Which lines in the records below contain the word "against"? Return each of them.

> [Material provided]:
↓↓↓

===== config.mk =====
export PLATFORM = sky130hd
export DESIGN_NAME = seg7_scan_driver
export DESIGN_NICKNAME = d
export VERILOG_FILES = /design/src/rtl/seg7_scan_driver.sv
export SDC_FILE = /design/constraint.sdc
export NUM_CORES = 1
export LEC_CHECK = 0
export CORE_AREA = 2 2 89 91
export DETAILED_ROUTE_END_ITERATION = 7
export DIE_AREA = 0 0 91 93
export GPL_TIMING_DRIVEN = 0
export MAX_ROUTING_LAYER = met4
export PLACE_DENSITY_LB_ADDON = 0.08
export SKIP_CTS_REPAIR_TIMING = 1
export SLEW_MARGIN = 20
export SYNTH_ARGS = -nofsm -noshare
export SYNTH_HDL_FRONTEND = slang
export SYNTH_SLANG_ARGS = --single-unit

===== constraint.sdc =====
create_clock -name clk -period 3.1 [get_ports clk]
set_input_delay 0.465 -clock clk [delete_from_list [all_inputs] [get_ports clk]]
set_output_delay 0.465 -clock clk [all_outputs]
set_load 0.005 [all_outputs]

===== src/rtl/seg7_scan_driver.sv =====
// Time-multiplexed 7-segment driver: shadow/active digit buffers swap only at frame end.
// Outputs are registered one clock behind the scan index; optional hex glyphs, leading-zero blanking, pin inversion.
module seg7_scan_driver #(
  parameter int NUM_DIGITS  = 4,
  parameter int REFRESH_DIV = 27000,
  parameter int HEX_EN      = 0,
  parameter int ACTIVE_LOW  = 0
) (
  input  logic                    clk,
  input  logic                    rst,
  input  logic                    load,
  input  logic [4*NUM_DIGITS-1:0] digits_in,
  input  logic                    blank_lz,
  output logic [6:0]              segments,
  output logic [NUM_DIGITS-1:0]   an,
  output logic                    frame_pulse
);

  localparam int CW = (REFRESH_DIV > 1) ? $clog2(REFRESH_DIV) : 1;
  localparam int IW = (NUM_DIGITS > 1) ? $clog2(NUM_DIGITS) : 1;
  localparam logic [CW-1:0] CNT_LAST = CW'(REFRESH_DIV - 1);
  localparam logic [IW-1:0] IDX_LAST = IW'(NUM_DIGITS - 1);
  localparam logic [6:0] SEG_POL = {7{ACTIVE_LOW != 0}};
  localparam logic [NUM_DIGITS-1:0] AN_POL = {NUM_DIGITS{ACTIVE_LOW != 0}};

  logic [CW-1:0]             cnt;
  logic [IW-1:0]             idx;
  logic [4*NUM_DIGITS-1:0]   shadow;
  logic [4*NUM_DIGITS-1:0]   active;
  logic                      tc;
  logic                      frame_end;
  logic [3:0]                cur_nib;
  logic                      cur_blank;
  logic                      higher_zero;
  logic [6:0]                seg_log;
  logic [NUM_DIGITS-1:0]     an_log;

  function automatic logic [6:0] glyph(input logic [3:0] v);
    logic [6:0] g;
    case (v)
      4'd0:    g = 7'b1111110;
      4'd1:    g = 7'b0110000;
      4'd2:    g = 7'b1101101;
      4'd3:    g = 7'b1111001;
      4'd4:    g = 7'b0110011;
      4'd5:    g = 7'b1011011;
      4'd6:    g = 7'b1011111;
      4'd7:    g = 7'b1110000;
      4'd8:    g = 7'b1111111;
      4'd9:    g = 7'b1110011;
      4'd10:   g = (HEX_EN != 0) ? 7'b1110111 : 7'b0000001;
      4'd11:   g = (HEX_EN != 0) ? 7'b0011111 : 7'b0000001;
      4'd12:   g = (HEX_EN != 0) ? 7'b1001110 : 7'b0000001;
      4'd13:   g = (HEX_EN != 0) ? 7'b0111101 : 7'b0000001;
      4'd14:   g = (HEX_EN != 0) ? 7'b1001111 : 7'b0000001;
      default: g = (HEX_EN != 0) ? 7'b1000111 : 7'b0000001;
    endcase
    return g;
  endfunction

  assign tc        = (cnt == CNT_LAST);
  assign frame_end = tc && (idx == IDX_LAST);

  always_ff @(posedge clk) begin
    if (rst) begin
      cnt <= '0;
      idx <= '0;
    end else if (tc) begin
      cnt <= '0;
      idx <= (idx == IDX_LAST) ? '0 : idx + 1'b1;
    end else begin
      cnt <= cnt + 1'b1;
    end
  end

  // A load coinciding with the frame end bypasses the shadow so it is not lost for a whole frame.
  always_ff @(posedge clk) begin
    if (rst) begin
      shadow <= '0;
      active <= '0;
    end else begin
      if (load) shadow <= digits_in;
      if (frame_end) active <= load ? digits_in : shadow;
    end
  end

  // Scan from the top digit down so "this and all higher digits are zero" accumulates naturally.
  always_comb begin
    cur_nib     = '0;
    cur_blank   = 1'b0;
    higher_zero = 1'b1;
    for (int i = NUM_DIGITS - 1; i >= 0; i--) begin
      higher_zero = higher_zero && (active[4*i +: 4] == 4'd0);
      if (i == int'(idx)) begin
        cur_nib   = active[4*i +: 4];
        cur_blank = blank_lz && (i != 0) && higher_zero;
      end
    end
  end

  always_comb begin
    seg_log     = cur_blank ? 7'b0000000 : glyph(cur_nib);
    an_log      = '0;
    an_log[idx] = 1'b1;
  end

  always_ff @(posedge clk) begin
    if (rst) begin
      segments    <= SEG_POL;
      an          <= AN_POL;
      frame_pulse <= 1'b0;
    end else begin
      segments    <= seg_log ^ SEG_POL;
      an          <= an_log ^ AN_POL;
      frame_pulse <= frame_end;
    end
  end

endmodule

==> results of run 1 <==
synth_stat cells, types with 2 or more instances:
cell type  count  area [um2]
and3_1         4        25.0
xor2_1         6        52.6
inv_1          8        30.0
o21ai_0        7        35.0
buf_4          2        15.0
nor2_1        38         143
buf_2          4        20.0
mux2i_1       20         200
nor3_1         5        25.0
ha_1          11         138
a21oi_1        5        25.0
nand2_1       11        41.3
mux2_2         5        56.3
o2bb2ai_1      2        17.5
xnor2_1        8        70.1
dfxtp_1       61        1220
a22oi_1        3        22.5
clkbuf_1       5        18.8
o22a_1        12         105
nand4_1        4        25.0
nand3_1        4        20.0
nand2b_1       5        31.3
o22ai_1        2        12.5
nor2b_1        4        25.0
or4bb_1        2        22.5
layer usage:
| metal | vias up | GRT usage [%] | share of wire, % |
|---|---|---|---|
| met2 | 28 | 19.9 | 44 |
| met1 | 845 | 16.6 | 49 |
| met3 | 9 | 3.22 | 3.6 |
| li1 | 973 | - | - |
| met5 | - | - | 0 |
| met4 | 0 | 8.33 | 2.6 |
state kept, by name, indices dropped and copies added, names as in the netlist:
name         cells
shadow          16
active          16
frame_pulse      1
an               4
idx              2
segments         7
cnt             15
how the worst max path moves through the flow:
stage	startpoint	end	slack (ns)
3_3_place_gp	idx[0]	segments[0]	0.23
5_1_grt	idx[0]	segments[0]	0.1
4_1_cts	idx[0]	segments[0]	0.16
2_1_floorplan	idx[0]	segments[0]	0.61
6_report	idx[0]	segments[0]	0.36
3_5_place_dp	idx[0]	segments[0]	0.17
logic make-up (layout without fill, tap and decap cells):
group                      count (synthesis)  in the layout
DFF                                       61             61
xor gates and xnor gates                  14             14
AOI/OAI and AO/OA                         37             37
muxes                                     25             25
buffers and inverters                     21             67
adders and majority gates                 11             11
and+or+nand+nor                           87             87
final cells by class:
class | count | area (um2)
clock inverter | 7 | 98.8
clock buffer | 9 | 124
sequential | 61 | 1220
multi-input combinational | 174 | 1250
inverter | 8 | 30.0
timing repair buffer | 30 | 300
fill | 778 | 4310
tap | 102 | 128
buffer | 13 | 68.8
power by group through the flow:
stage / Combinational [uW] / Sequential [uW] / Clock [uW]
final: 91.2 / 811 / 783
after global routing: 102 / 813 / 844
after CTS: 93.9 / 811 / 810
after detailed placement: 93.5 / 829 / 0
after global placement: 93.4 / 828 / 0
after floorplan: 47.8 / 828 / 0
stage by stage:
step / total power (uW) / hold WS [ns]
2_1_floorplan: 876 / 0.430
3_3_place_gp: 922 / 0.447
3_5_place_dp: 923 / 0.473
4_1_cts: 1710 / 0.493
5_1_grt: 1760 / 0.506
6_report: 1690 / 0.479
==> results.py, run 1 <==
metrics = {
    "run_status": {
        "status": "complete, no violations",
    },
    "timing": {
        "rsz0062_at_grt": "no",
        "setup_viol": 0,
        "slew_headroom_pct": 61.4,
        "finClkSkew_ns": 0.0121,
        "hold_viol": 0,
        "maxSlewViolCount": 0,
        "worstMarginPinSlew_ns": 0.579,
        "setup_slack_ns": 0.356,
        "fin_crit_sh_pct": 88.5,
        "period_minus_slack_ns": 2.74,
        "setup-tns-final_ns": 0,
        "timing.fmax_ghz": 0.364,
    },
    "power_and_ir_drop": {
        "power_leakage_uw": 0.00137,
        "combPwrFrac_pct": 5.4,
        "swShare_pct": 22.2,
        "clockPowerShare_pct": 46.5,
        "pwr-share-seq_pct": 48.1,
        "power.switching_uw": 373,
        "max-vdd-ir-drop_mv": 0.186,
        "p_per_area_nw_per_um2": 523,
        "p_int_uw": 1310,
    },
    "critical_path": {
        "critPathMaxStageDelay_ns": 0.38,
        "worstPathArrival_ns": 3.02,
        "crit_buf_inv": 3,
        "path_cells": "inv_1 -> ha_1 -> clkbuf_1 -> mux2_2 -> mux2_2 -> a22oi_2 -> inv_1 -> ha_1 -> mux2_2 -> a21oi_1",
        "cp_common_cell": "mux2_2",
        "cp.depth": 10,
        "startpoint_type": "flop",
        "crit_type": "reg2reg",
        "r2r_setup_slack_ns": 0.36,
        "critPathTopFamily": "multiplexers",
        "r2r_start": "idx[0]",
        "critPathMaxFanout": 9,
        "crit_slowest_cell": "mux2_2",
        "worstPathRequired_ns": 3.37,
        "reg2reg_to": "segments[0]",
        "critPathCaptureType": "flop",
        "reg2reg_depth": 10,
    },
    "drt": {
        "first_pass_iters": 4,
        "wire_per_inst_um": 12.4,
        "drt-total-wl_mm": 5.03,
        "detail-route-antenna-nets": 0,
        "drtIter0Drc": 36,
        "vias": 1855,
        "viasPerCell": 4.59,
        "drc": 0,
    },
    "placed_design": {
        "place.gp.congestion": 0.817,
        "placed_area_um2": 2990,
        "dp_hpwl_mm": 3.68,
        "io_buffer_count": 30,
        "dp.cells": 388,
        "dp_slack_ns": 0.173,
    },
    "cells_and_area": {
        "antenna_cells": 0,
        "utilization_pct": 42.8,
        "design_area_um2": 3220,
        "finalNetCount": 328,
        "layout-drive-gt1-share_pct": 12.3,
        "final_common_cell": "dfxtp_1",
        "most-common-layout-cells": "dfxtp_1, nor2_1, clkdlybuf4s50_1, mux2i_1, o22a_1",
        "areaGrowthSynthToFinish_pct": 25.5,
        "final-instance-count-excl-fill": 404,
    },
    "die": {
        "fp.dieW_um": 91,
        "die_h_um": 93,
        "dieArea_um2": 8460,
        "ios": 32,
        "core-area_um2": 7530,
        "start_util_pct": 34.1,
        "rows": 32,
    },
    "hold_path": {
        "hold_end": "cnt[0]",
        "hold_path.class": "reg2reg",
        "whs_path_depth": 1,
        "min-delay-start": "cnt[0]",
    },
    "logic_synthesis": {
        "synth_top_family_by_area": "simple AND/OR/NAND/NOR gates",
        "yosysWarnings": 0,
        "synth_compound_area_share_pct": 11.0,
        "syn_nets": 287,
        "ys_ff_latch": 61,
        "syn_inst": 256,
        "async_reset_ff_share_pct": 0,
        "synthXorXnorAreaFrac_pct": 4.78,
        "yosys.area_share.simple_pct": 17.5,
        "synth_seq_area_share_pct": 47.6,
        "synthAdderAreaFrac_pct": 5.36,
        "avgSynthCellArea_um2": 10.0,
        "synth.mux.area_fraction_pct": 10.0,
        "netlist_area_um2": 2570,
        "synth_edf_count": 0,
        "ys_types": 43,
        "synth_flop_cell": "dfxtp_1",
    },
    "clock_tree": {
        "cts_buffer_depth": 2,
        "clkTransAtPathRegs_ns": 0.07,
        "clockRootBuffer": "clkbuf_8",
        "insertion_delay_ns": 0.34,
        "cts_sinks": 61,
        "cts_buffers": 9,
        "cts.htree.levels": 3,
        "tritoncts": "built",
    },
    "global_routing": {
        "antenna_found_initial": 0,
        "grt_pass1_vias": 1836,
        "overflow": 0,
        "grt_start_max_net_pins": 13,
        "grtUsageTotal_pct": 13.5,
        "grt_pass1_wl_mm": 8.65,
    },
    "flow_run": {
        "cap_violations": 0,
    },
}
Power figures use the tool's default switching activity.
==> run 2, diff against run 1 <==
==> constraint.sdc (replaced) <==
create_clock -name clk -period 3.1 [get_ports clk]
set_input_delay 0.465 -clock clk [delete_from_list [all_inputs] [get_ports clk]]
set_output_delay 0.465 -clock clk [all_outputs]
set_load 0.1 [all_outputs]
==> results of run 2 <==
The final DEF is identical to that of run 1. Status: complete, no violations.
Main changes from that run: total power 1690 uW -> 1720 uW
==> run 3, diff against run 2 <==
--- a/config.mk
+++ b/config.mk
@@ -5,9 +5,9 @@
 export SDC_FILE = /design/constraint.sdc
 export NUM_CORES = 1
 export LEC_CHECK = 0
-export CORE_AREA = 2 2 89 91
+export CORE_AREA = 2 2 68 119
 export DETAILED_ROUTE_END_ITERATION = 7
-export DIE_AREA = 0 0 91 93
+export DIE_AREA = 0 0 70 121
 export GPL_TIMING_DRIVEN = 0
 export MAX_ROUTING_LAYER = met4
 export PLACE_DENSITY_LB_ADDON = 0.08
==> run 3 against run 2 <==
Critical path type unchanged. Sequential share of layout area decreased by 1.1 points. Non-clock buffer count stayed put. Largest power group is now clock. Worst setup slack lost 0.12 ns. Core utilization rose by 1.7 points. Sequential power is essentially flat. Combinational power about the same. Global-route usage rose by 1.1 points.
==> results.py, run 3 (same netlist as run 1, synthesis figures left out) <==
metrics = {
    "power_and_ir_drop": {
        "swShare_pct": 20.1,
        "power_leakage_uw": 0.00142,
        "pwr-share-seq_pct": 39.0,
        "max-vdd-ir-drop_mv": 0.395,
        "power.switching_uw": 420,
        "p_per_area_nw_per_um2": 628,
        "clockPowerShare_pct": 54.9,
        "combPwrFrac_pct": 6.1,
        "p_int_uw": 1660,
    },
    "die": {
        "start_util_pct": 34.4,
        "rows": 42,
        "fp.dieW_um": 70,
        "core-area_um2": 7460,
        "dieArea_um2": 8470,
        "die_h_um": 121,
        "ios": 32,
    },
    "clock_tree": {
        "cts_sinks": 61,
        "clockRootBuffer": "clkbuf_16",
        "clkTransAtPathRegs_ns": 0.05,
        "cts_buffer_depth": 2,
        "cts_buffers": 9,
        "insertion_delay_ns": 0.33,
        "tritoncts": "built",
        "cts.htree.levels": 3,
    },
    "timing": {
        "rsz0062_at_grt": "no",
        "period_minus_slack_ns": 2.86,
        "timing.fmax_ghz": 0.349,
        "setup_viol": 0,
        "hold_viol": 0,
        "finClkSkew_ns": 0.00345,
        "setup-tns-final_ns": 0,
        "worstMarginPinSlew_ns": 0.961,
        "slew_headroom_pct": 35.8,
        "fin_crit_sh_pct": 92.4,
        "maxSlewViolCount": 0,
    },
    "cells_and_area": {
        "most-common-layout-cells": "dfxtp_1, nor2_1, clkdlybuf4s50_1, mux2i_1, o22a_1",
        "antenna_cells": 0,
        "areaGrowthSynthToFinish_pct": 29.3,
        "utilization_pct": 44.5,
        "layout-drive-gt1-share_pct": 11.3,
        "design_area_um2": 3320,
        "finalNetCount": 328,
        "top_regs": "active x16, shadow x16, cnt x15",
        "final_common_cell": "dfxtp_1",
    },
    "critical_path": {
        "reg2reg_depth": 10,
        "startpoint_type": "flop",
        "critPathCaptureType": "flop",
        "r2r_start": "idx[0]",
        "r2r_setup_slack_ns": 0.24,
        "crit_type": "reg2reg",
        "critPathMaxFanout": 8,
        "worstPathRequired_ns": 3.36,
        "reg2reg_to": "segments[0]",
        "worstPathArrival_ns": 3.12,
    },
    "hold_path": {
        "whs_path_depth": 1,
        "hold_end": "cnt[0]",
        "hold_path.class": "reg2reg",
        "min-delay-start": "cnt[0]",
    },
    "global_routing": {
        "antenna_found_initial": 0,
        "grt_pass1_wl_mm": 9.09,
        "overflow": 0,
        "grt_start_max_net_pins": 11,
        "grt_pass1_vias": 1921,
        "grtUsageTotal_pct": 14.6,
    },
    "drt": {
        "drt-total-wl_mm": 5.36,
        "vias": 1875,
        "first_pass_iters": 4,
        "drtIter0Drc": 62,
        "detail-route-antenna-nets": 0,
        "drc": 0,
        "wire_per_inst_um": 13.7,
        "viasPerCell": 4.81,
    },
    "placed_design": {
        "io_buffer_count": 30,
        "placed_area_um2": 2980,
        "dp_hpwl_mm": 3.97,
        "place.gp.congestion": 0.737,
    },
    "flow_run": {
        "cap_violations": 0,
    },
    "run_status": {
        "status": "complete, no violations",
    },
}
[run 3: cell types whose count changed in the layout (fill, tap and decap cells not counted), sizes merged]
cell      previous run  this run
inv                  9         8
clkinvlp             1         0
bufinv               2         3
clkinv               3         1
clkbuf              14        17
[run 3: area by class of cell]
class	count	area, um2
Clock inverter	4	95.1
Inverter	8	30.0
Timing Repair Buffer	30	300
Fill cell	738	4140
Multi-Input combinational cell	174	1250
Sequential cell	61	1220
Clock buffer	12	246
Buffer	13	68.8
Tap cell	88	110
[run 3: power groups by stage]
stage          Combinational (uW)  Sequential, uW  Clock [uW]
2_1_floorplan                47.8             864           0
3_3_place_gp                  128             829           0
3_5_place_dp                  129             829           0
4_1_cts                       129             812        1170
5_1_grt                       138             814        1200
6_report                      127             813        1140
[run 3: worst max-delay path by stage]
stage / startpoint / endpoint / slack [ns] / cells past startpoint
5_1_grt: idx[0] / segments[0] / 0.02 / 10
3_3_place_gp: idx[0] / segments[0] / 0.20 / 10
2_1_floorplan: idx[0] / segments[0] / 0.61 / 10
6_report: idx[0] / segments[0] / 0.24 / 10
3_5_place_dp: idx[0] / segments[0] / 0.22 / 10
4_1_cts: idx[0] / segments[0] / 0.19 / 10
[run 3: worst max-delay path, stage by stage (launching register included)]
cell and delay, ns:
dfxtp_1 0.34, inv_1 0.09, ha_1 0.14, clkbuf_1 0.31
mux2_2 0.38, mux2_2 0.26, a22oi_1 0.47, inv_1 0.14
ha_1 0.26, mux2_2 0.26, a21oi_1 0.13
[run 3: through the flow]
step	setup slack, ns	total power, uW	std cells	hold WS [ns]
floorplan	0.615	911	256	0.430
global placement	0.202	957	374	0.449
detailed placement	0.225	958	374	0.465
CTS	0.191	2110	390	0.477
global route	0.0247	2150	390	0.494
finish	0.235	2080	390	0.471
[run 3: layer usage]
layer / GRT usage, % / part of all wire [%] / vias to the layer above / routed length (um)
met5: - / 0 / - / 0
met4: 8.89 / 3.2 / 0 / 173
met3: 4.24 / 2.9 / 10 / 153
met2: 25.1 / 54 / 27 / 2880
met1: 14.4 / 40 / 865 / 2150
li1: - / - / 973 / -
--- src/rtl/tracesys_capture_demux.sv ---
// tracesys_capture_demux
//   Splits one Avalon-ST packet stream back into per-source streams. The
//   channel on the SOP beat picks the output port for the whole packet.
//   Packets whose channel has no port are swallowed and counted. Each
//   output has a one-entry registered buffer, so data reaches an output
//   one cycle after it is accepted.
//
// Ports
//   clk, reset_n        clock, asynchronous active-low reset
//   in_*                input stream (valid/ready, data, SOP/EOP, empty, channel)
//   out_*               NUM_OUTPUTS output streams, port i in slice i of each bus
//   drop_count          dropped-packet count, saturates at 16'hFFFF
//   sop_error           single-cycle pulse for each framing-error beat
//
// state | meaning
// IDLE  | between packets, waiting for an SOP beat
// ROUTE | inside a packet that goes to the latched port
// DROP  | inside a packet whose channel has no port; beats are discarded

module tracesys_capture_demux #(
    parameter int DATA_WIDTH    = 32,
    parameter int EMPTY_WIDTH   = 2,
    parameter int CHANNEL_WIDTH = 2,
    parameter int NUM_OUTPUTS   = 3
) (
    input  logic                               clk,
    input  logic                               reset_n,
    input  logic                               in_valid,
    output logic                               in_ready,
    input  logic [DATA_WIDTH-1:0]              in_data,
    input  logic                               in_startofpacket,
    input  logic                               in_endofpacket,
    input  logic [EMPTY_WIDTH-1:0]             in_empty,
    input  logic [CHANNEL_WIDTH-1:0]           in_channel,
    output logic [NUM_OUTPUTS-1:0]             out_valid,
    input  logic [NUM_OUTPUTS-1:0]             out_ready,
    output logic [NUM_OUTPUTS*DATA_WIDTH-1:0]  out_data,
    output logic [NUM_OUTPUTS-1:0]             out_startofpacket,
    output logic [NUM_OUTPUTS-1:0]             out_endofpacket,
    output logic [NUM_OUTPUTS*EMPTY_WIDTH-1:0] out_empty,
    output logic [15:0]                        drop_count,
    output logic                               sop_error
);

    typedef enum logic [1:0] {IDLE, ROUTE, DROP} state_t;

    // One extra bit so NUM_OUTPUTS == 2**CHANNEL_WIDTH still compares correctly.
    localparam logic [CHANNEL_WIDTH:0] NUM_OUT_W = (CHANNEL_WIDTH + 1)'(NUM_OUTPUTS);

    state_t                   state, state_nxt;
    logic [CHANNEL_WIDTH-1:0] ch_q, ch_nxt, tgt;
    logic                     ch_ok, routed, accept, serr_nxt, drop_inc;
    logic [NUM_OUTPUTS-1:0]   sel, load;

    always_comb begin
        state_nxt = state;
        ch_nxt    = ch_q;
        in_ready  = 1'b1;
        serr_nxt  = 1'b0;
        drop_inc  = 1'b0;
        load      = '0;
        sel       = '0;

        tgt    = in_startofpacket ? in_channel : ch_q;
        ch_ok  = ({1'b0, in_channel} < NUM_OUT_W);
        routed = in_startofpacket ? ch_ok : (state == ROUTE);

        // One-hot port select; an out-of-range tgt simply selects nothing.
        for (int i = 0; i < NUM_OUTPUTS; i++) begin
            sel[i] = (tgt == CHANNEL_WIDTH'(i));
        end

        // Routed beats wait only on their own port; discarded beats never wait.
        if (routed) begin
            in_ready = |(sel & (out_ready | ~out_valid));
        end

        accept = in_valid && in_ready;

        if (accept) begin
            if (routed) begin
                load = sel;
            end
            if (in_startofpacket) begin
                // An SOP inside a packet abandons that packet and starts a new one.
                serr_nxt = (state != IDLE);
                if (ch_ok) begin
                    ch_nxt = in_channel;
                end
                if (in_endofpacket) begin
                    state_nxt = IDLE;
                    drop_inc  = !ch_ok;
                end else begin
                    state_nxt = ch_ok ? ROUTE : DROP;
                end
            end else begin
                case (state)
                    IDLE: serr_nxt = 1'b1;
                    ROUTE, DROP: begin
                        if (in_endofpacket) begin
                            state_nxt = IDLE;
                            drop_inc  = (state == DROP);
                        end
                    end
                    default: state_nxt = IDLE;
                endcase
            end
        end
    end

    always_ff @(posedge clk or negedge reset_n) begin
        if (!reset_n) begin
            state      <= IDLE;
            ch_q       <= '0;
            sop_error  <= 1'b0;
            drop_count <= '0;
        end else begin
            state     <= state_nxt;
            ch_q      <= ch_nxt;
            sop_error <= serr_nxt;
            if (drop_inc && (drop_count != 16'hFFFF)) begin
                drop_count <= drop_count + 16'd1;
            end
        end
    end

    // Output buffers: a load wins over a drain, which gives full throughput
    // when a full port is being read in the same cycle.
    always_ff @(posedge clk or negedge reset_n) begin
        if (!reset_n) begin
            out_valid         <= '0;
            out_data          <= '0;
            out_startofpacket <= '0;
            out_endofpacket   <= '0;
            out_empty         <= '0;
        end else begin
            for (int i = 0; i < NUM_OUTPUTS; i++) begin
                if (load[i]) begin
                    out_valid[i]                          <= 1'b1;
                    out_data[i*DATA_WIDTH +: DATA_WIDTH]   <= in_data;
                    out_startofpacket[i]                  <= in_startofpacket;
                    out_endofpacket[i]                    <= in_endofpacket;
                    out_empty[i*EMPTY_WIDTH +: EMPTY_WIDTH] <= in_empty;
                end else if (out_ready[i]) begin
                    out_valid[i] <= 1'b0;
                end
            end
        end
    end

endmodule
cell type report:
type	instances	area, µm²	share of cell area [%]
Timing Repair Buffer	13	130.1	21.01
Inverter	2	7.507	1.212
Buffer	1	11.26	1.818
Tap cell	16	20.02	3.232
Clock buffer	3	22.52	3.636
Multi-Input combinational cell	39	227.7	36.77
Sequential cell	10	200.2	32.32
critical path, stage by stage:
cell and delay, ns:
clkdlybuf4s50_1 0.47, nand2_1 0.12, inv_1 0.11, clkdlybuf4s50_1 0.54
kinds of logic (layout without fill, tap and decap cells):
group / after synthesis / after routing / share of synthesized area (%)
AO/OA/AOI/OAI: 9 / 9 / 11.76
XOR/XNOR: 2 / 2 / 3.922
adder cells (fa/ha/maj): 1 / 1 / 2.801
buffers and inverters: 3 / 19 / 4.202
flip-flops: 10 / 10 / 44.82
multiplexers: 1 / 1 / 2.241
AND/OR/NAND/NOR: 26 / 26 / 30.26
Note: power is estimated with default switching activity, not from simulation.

↑↑↑

> [Output below]:
==> run 2, diff against run 1 <==
==> run 3, diff against run 2 <==
==> run 3 against run 2 <==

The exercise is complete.